Fit, Rather Than Assume, a CER Error Distribution
Analysts usually assume a distribution (e.g., normal, log-normal, or triangular) to model the errors of a cost estimating relationship (CER) for cost uncertainly analysis. However, this hypothetical assumption may not be suitable to model the underlying distribution of CER errors. A distribution fitting tool is often used to hypothesize an appropriate distribution for a given set of data. It can also be applied to fit a distribution to
1. the CER residuals (i.e., Actual – Predicted = yi / ŷi) for additive error models and
2. the CER “percent” errors in the form of ratios (i.e., Actual/Predicted = yi / ŷi) for multiplicative error models.
This way, the CER error distribution is derived based upon the residuals (or percent errors) specific to the analysis, rather than a generic assumption applied to any analysis.
If we use a curve-fitting tool to analyze the yi / ŷi ratios for a multiplicative error CER, we cannot apply the fitted distribution directly for cost uncertainty analysis. This is because it does not account for (1) a distance assessment between the estimating point and the centroid of the data set, (2) the sample size, or (3) the degrees of freedom of the respective CER. We must make adjustments when using the fitted distribution to perform uncertainty analysis in a simulation tool.
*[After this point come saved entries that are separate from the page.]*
Background: an optimization exercise with open tools, aiming at small area and a short achievable clock period. Do not read the settings as production practice.
Only simulation tests tie the RTL to the original design; equivalence was not proved.
No driver is modelled on the clock port, so clocking that relies on it looks cheaper here than on a real chip.

==> flow/design.v (outline; a module is shown in full before it is edited, if it fits) <==
// module fir_32nd: 2065 lines
// module fir_fa: 4 lines
// module fir_ha: 4 lines
module fir_32nd (
    input clk,
    input reset,
    input signed [15:0] data_in,
    output reg signed [15:0] filtered_output
);
  // ...
==> flow/flow/run.sh <==
#!/bin/bash
# Own flow: the standard synthesis, then the standard ORFS steps with
# buf_4 port buffers, no delay cells in buffering, the reset net rebuilt
# as a balanced buffer tree after placement (flow/reset_tree.tcl), and a
# larger setup margin so timing repair works on the paths that set the
# achieved period. CTS_ARGS picks smaller leaf clock buffers.
set -e
H=$PWD/flow/hook.tcl
bash standard.sh synth > synth.log 2>&1
bash standard.sh SETUP_SLACK_MARGIN=11 BUFFER_PORTS_ARGS="-buffer_cell sky130_fd_sc_hd__buf_4" \
  PRE_GLOBAL_PLACE_TCL=$H PRE_RESIZE_TCL=$H POST_RESIZE_TCL=$PWD/flow/reset_tree.tcl PRE_CTS_TCL=$H PRE_GLOBAL_ROUTE_TCL=$H \
  CTS_ARGS="-sink_clustering_enable -repair_clock_nets -sink_clustering_size 12 -sink_clustering_max_diameter 100 -sink_clustering_buffer sky130_fd_sc_hd__clkbuf_8 -root_buf sky130_fd_sc_hd__clkbuf_16 -buf_list sky130_fd_sc_hd__clkbuf_16 -dont_use_dummy_load" finish > layout.log 2>&1
==> flow/flow/hook.tcl <==
# Keep delay cells out of buffering and sizing.
set_dont_use [get_lib_cells {sky130_fd_sc_hd__clkdlybuf4s* sky130_fd_sc_hd__dlygate4sd* sky130_fd_sc_hd__dlymetal6s*}]
==> flow/flow/reset_tree.tcl <==
# Rebuild the asynchronous reset net as a balanced two-level buffer tree.
# The reset port's buffer drives the inverter that makes the active-low
# RESET_B/SET_B signal; every buffer below that inverter is removed and
# the flip-flops are re-clustered by recursive bisection of their
# locations: leaf buffers drive up to LEAF pins, mid buffers drive up to
# MID leaf buffers, and the inverter drives the mid buffers.
# (This file is sourced from inside a proc: keep state in ::rt.)
namespace eval rt {}
set ::rt::LEAF 20
set ::rt::MID 8
set ::rt::block [ord::get_db_block]
set ::rt::db [ord::get_db]

proc is_async_pin {it} {
  set n [[$it getMTerm] getName]
  return [expr {$n eq "RESET_B" || $n eq "SET_B"}]
}
proc is_buf {inst} {
  set m [[$inst getMaster] getName]
  return [expr {[string match "sky130_fd_sc_hd__buf_*" $m] || [string match "sky130_fd_sc_hd__clkbuf_*" $m]}]
}
proc out_iterm {inst} {
  foreach it [$inst getITerms] {
    if {[$it isOutputSignal]} { return $it }
  }
  return ""
}

# root: the net driven by the inverter fed from the reset port's buffer
set rport [$::rt::block findBTerm reset]
set pnet [$rport getNet]
set root ""
set inv ""
foreach it [$pnet getITerms] {
  set b [$it getInst]
  set bo [out_iterm $b]
  if {$bo eq ""} continue
  foreach it2 [[$bo getNet] getITerms] {
    if {[$it2 isInputSignal]} {
      set m [[[$it2 getInst] getMaster] getName]
      if {[string match "*inv*" $m]} { set inv [$it2 getInst]; set root [[out_iterm $inv] getNet] }
    }
  }
}
if {$root eq ""} { puts "reset_tree: root not found"; return }

# collect sinks and the buffers between the root and the sinks
set ::rt::sinks {}
set ::rt::bufs {}
set ::rt::nets {}
proc ::rt::walk {net} {
  foreach it [$net getITerms] {
    if {![$it isInputSignal]} continue
    set inst [$it getInst]
    if {[is_async_pin $it]} {
      lappend ::rt::sinks $it
    } elseif {[is_buf $inst]} {
      lappend ::rt::bufs $inst
      set o [[out_iterm $inst] getNet]
      lappend ::rt::nets $o
      ::rt::walk $o
    } else {
      puts "reset_tree: unexpected load [$inst getName]/[[$it getMTerm] getName]"
    }
  }
}
::rt::walk $root
set sinks $::rt::sinks
puts "reset_tree: [llength $sinks] sinks, removing [llength $::rt::bufs] buffers"
if {[llength $sinks] == 0} { return }
foreach it $sinks { $it disconnect }
foreach b $::rt::bufs { odb::dbInst_destroy $b }
foreach n $::rt::nets { odb::dbNet_destroy $n }

proc loc {it} {
  set bb [[$it getInst] getBBox]
  return [list [expr {([$bb xMin] + [$bb xMax]) / 2}] [expr {([$bb yMin] + [$bb yMax]) / 2}]]
}
# recursive bisection of {x y payload} items into groups of at most n
proc bisect {items n} {
  if {[llength $items] <= $n} { return [list $items] }
  set xs [lsort -integer [lmap i $items {lindex $i 0}]]
  set ys [lsort -integer [lmap i $items {lindex $i 1}]]
  set k [expr {([lindex $xs end] - [lindex $xs 0]) >= ([lindex $ys end] - [lindex $ys 0]) ? 0 : 1}]
  set s [lsort -integer -index $k $items]
  set h [expr {[llength $s] / 2}]
  return [concat [bisect [lrange $s 0 [expr {$h - 1}]] $n] [bisect [lrange $s $h end] $n]]
}
proc centroid {grp} {
  set sx 0; set sy 0
  foreach i $grp { incr sx [lindex $i 0]; incr sy [lindex $i 1] }
  set c [llength $grp]
  return [list [expr {$sx / $c}] [expr {$sy / $c}]]
}
set ::rt::cnt 0
proc add_buf {master xy innet} {
  set name "rsttree_$::rt::cnt"
  incr ::rt::cnt
  set inst [odb::dbInst_create $::rt::block [$::rt::db findMaster $master] $name]
  $inst setLocation [lindex $xy 0] [lindex $xy 1]
  $inst setPlacementStatus PLACED
  set net [odb::dbNet_create $::rt::block "${name}_o"]
  [$inst findITerm A] connect $innet
  [$inst findITerm X] connect $net
  return [list $inst $net]
}

set items [lmap it $sinks {concat [loc $it] [list $it]}]
set leaves {}
foreach grp [bisect $items $::rt::LEAF] {
  set xy [centroid $grp]
  lassign [add_buf sky130_fd_sc_hd__buf_4 $xy $root] inst net
  foreach i $grp { [lindex $i 2] connect $net }
  lappend leaves [concat $xy [list $inst]]
}
foreach grp [bisect $leaves $::rt::MID] {
  set xy [centroid $grp]
  lassign [add_buf sky130_fd_sc_hd__buf_8 $xy $root] inst net
  foreach i $grp {
    set a [[lindex $i 2] findITerm A]
    $a disconnect
    $a connect $net
  }
}
$inv swapMaster [$::rt::db findMaster sky130_fd_sc_hd__inv_8]
puts "reset_tree: built [llength $leaves] leaf buffers, $::rt::cnt buffers in all"
==> flow/standard.sh <==
#!/bin/bash
# synth_recipe.tcl (not shown) runs the flow's synth.tcl, then flattens the netlist and writes it again
# the make line also repeats each setting of config.mk as NAME=value (left out here)
make -C /OpenROAD-flow-scripts/flow DESIGN_CONFIG=/design/flow/config.mk WORK_HOME=/design/flow/orfs CLKGATE_MAP_FILE= SYNTH_SCRIPT=/design/flow/synth_recipe.tcl "${@:-finish}"
==> flow/config.mk <==
export PLATFORM = sky130hd
export DESIGN_NAME = fir_32nd
export DESIGN_NICKNAME = fir_32nd
export VERILOG_FILES = /design/flow/design.v
export SDC_FILE = /design/flow/constraint.sdc
export NUM_CORES = 4
export LEC_CHECK = 0
export CAP_MARGIN = 20
export CORE_MARGIN = 2
export CORE_UTILIZATION = 70
export CTS_CLUSTER_DIAMETER = 120
export CTS_CLUSTER_SIZE = 16
export SLEW_MARGIN = 20
export SYNTH_HIERARCHICAL = 1
export TNS_END_PERCENT = 5
==> flow/constraint.sdc <==
create_clock -name core_clock -period 15.0 [get_ports {clk}]
set_input_delay 3.0000 -clock core_clock [delete_from_list [all_inputs] [get_ports {clk}]]
set_output_delay 3.0000 -clock core_clock [all_outputs]
set_load 0.01 [all_outputs]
This paper proposes an objective method to account for the above elements when modeling CER uncertainty with a fitted distribution; namely, it develops a prediction interval for cost uncertainty analysis using a curve-fitting tool.
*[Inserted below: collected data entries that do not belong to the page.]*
This is an optimization exercise on Yosys and OpenROAD, whose aim is small area and a short achievable clock period, not a production implementation.
The RTL was checked by simulation tests, not by an equivalence proof against the original design.
The flow treats the clock pin as an ideal source, which a real chip does not have.

==> flow/design.v (outline; a module is shown in full before it is edited, if it fits) <==
// module ntt_add: 93 lines
// module ntt_sub: 101 lines
// module ntt_dbl: 57 lines
// module ntt_tmul1: 413 lines
// module ntt_red21: 119 lines
// module ntt_tmul4: 221 lines
// module ntt_red1: 61 lines
// module ntt_gmul0: 529 lines
// module ntt_gmul1: 177 lines
// module ntt_gmul2: 119 lines
// module ntt_table: 15 lines
// module FNTT_FINTT_8point: 148 lines
module FNTT_FINTT_8point(
  input        clock,
  input        reset,
  input  [7:0] io_inData_0,
  input  [7:0] io_inData_1,
  input  [7:0] io_inData_2,
  input  [7:0] io_inData_3,
  input  [7:0] io_inData_4,
  input  [7:0] io_inData_5,
  input  [7:0] io_inData_6,
  input  [7:0] io_inData_7,
  input  [7:0] io_omega_0,
  input  [7:0] io_omega_1,
  input  [7:0] io_omega_2,
  input  [7:0] io_omega_3,
  input  [7:0] io_mod,
  input  [7:0] io_invN,
  input        io_mode,
  output [7:0] io_outData_0,
  output [7:0] io_outData_1,
  output [7:0] io_outData_2,
  output [7:0] io_outData_3,
  output [7:0] io_outData_4,
  output [7:0] io_outData_5,
  output [7:0] io_outData_6,
  output [7:0] io_outData_7
);
  // ...
==> flow/flow/run.sh <==
#!/bin/bash
# Layout flow: the standard synthesis; then the inverters that Yosys left
# around full-adder cells are folded into the adders' polarity (flow/invopt.py,
# a full adder is self-dual); then the standard ORFS steps, with buf_2 port
# buffers and buf_16 buffers on the io_mode net (flow/mode_buf.tcl, before CTS).
# Each tool's output goes to its own log file in this folder.
set -euo pipefail
R=orfs/results/${FLOW_PLATFORM}/FNTT_FINTT_8point/base
bash standard.sh synth > synth.log 2>&1
cp "$R/1_2_yosys.v" 1_2_yosys_standard.v
if ! python3 flow/invopt.py 1_2_yosys_standard.v 1_2_yosys_invopt.v > invopt.log 2>&1; then
  cp 1_2_yosys_standard.v 1_2_yosys_invopt.v
fi
cp 1_2_yosys_invopt.v "$R/1_2_yosys.v"
touch "$R/1_2_yosys.v"
bash standard.sh 'BUFFER_PORTS_ARGS=-buffer_cell sky130_fd_sc_hd__buf_2' "PRE_CTS_TCL=$PWD/flow/mode_buf.tcl" finish > layout.log 2>&1
==> flow/flow/invopt.py <==
#!/usr/bin/env python3
"""Remove inverters around full-adder cells by flipping the adders' polarity.

A full adder is self-dual: FA(~a, ~b, ~c) = (~s, ~co).  The script collapses the
inverters of a flat gate-level netlist into (root net, polarity) requirements,
picks for each sky130 fa cell whether it computes on complemented values so that
as few roots as possible are needed in both polarities, and writes the netlist
back with one inverter per root that still needs its complement.
usage: invopt.py in.v out.v
"""
import re, sys, random

src = open(sys.argv[1]).read()
m = re.search(r'\bmodule\s+(\w+)', src)
head_end = src.index(';', m.end()) + 1
body = src[head_end:src.rindex('endmodule')]

inst_re = re.compile(r'(sky130_fd_sc_hd__\w+)\s+(\\?\S+)\s*\((.*?)\);', re.S)
pin_re = re.compile(r'\.(\w+)\(\s*(.*?)\s*\)\s*(?:,|$)', re.S)
decls, insts, assigns = [], [], []
pos = 0
for stmt in re.split(r';', body):
    s = stmt.strip()
    if not s:
        continue
    if s.startswith(('wire', 'input', 'output', 'reg')):
        decls.append(s + ' ;')
    elif s.startswith('assign'):
        assigns.append(s + ' ;')
    else:
        mm = re.match(r'(sky130_fd_sc_hd__\w+)\s+(\\?\S+)\s*\((.*)\)\s*$', s, re.S)
        if not mm:
            raise SystemExit('cannot parse: ' + s[:200])
        pins = dict((p, n.strip()) for p, n in re.findall(r'\.(\w+)\(\s*([^()]*?)\s*\)', mm.group(3)))
        insts.append([mm.group(1), mm.group(2), pins])

OUTPINS = {'X', 'Y', 'Q', 'Q_N', 'SUM', 'COUT', 'HI', 'LO'}
isinv = lambda t: re.match(r'sky130_fd_sc_hd__(inv|clkinv)_\d+$', t) is not None
isfa = lambda t: re.match(r'sky130_fd_sc_hd__fa_\d+$', t) is not None

inv_of = {}          # inverter output net -> input net
for t, n, p in insts:
    if isinv(t):
        inv_of[p['Y']] = p['A']
keep = set()
for a in assigns:
    keep.update(re.findall(r'[\\\w\[\]\.$]+', a.split('=', 1)[1]))
    keep.update(re.findall(r'[\\\w\[\]\.$]+', a.split('=', 1)[0].replace('assign', '')))
ports = set()
for d in decls:
    if d.startswith(('input', 'output')):
        mm = re.match(r'(input|output)\s*(\[(\d+):(\d+)\])?\s*(\S+)\s*;', d)
        nm = mm.group(5)
        if mm.group(2):
            hi, lo = int(mm.group(3)), int(mm.group(4))
            for i in range(min(hi, lo), max(hi, lo) + 1):
                ports.add('%s[%d]' % (nm, i))
        else:
            ports.add(nm)

def root(net):
    pol = 0
    while net in inv_of and net not in ports:
        net = inv_of[net]; pol ^= 1
    return net, pol

# consumers: (root, pol, fa_index or None)
fa_idx = [i for i, (t, n, p) in enumerate(insts) if isfa(t)]
fa_pos = {i: k for k, i in enumerate(fa_idx)}
uses = {}            # root -> list of (pol, fa k or -1)
drv_fa = {}          # root net -> fa k
for i, (t, n, p) in enumerate(insts):
    if isinv(t):
        continue
    for pin, net in p.items():
        if pin in OUTPINS:
            if isfa(t):
                drv_fa[net] = fa_pos[i]
            continue
        r, pol = root(net)
        uses.setdefault(r, []).append((pol, fa_pos[i] if isfa(t) else -1))
# ports and assign reads that are inverter outputs need their polarity too
for net in set(ports) | set(keep):
    r, pol = root(net)
    uses.setdefault(r, []).append((pol, -1))

flip = [0] * len(fa_idx)
fa_roots = [[] for _ in fa_idx]
for r, lst in uses.items():
    for pol, k in lst:
        if k >= 0 and r not in fa_roots[k]:
            fa_roots[k].append(r)
for r, k in drv_fa.items():
    if r not in fa_roots[k]:
        fa_roots[k].append(r)

def cost(r):
    have = flip[drv_fa[r]] if r in drv_fa else 0
    need = set((pol ^ (flip[k] if k >= 0 else 0)) for pol, k in uses.get(r, []))
    return 1 if (1 - have) in need else 0

total = sum(cost(r) for r in uses)
print('inverters before: %d, needed with no flips: %d' % (len(inv_of), total))
random.seed(1)
improved = True
it = 0
while improved and it < 50:
    improved = False; it += 1
    order = list(range(len(fa_idx))); random.shuffle(order)
    for k in order:
        rs = fa_roots[k]
        before = sum(cost(r) for r in rs)
        flip[k] ^= 1
        after = sum(cost(r) for r in rs)
        if after < before:
            improved = True
        elif after == before and random.random() < 0.3:
            pass
        else:
            flip[k] ^= 1
total = sum(cost(r) for r in uses)
print('needed after flips: %d (%d flipped)' % (total, sum(flip)))

# rebuild
comp = {}
newinsts = []
cnt = [0]
def complement(r):
    if r not in comp:
        cnt[0] += 1
        comp[r] = 'ipo_n%d' % cnt[0]
        newinsts.append(('sky130_fd_sc_hd__inv_1', 'ipo_i%d' % cnt[0], {'A': r, 'Y': comp[r]}))
    return comp[r]

def source(r, want):
    """net carrying root r's true value xor want"""
    have = flip[drv_fa[r]] if r in drv_fa else 0
    return r if have == want else complement(r)

def esc(x):
    return x + ' ' if x.startswith('\\') else x

out = []
for i, (t, n, p) in enumerate(insts):
    if isinv(t):
        y = p['Y']
        if y in ports or y in keep:
            r, pol = root(y)
            # drive the kept net from the right polarity with a buffer-free inverter
            have = flip[drv_fa[r]] if r in drv_fa else 0
            if have == pol:
                raise SystemExit('kept inverter output would need a buffer: %s' % y)
            out.append((t, n, {'A': r, 'Y': y}))
        continue
    q = dict(p)
    f = flip[fa_pos[i]] if isfa(t) else 0
    for pin, net in p.items():
        if pin in OUTPINS:
            continue
        r, pol = root(net)
        q[pin] = source(r, pol ^ f)
    out.append((t, n, q))
out += newinsts
used = set()
for t, n, p in out:
    used.update(p.values())
L = [src[:head_end]]
for d in decls:
    L.append('  ' + d)
for nm in sorted(comp.values()):
    L.append('  wire %s;' % nm)
for t, n, p in out:
    L.append('  %s %s (%s);' % (t, esc(n), ', '.join('.%s(%s)' % (a, esc(b)) for a, b in p.items())))
for a in assigns:
    L.append('  ' + a)
L.append('endmodule')
open(sys.argv[2], 'w').write('\n'.join(L) + '\n')
print('inverters after: %d' % sum(1 for t, n, p in out if isinv(t)))
==> flow/flow/mode_buf.tcl <==
# io_mode selects all 64 output multiplexers in the same cycle; drive that net
# from strong buffers: every buffer between the io_mode port and the
# multiplexers becomes a buf_16.
set block [ord::get_db_block]
set nets [list [[$block findBTerm io_mode] getNet]]
set seen {}
while {[llength $nets]} {
  set net [lindex $nets 0]
  set nets [lrange $nets 1 end]
  foreach it [$net getITerms] {
    if {![$it isInputSignal]} continue
    set inst [$it getInst]
    set name [$inst getName]
    set m [[$inst getMaster] getName]
    if {![regexp {^sky130_fd_sc_hd__(clk)?buf_[0-9]+$} $m] || [lsearch $seen $name] >= 0} continue
    lappend seen $name
    if {$m ne "sky130_fd_sc_hd__buf_16"} {
      puts "mode_buf.tcl: $name $m -> sky130_fd_sc_hd__buf_16"
      replace_cell $name sky130_fd_sc_hd__buf_16
    }
    foreach ot [$inst getITerms] {
      if {[$ot isOutputSignal] && [$ot getNet] ne "NULL"} { lappend nets [$ot getNet] }
    }
  }
}
==> flow/standard.sh <==
#!/bin/bash
# synth_recipe.tcl (not shown) runs the flow's synth.tcl, then flattens the netlist and writes it again
# the make line also repeats each setting of config.mk as NAME=value (left out here)
make -C /OpenROAD-flow-scripts/flow DESIGN_CONFIG=/design/flow/config.mk WORK_HOME=/design/flow/orfs CLKGATE_MAP_FILE= SYNTH_SCRIPT=/design/flow/synth_recipe.tcl "${@:-finish}"
==> flow/config.mk <==
export PLATFORM = sky130hd
export DESIGN_NAME = FNTT_FINTT_8point
export DESIGN_NICKNAME = FNTT_FINTT_8point
export VERILOG_FILES = /design/flow/design.v
export SDC_FILE = /design/flow/constraint.sdc
export NUM_CORES = 4
export LEC_CHECK = 0
export CAP_MARGIN = 20
export CORE_MARGIN = 2
export CORE_UTILIZATION = 40
export CTS_BUF_LIST = sky130_fd_sc_hd__clkbuf_8
export CTS_CLUSTER_DIAMETER = 100
export CTS_CLUSTER_SIZE = 16
export SLEW_MARGIN = 20
==> flow/constraint.sdc <==
create_clock -name core_clock -period 36.0 [get_ports {clock}]
set_input_delay 7.2000 -clock core_clock [delete_from_list [all_inputs] [get_ports {clock}]]
set_output_delay 7.2000 -clock core_clock [all_outputs]
set_load 0.01 [all_outputs]
==> summary.txt, run 1 <==
* IO buf count at 177
* Post-CTS setup buffer count at 0
* CTS Buf Count at 74
* Critical hold path startpoint: bb7[9]
* DP Worst Slack at 20.11 ns
* Grt peak-use layer: met2
* Dominant class by area: multi-input gates
* Final hold slack at 0.287 ns
* Global Route met1 Usage at 29.1%
* CP required at 36.69 ns
* Crit path top cell by count: fa_1
* First-pass GRT wire length at 303 mm
* Placed cells at 8,475
* Reg2reg start: ab[58]
* Clk Latency, worst-skew pair at 0.85 ns
* Clk sinks at 954
* Sequential cell area share at 24.9%
* TritonCTS clock tree: yes
* Setup repair after global routing missed its margin: false
* Status: finished clean
* Met3 Use GR at 4.04%
* Minimum clock period at 15.50 ns
* Fin nets at 7,934
* WL/cell at 23.4 um
* TritonRoute pass-1 iters at 9
* Crit. End Element: register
Furthermore, analysts often use a curve-fitting tool to analyze the residuals (or percentage errors) from various CERs all together. This paper discusses issues associated with this approach and explains why it is not appropriate to do so.
Tecolote Research, Inc.
Shu-Ping Hu is a Chief Statistician at Tecolote Research, Incorporated. Shu-Ping joined Tecolote in 1984 and serves as a company expert in all statistical matters. She earned her Ph.D. in Mathematics, with an emphasis in Statistics, at the University of California, Santa Barbara.
She has published many technical papers, covering such topics as developing the PING Factor to adjust the log-linear CER to reflect the mean and suggesting an adjusted R-square measure for the Minimum-Unbiased-Percentage Error (MUPE) and Minimum-Percentage Error Regression under Zero-Percentage Bias (ZMPE) CERs.
Dr. Hu has 20 years of experience supporting Unmanned Space Vehicle Cost Model (USCM) CER development and the related database. She also has 25 years of experience designing, developing, and validating statistical, learning, and regression algorithms in CO$TAT. In addition, Dr. Hu developed many of the distribution and correlation algorithms implemented in the ACE RI$K simulation tool. For over 20 years, she has been a regular presenter of the most advanced cost analysis techniques at major cost conferences.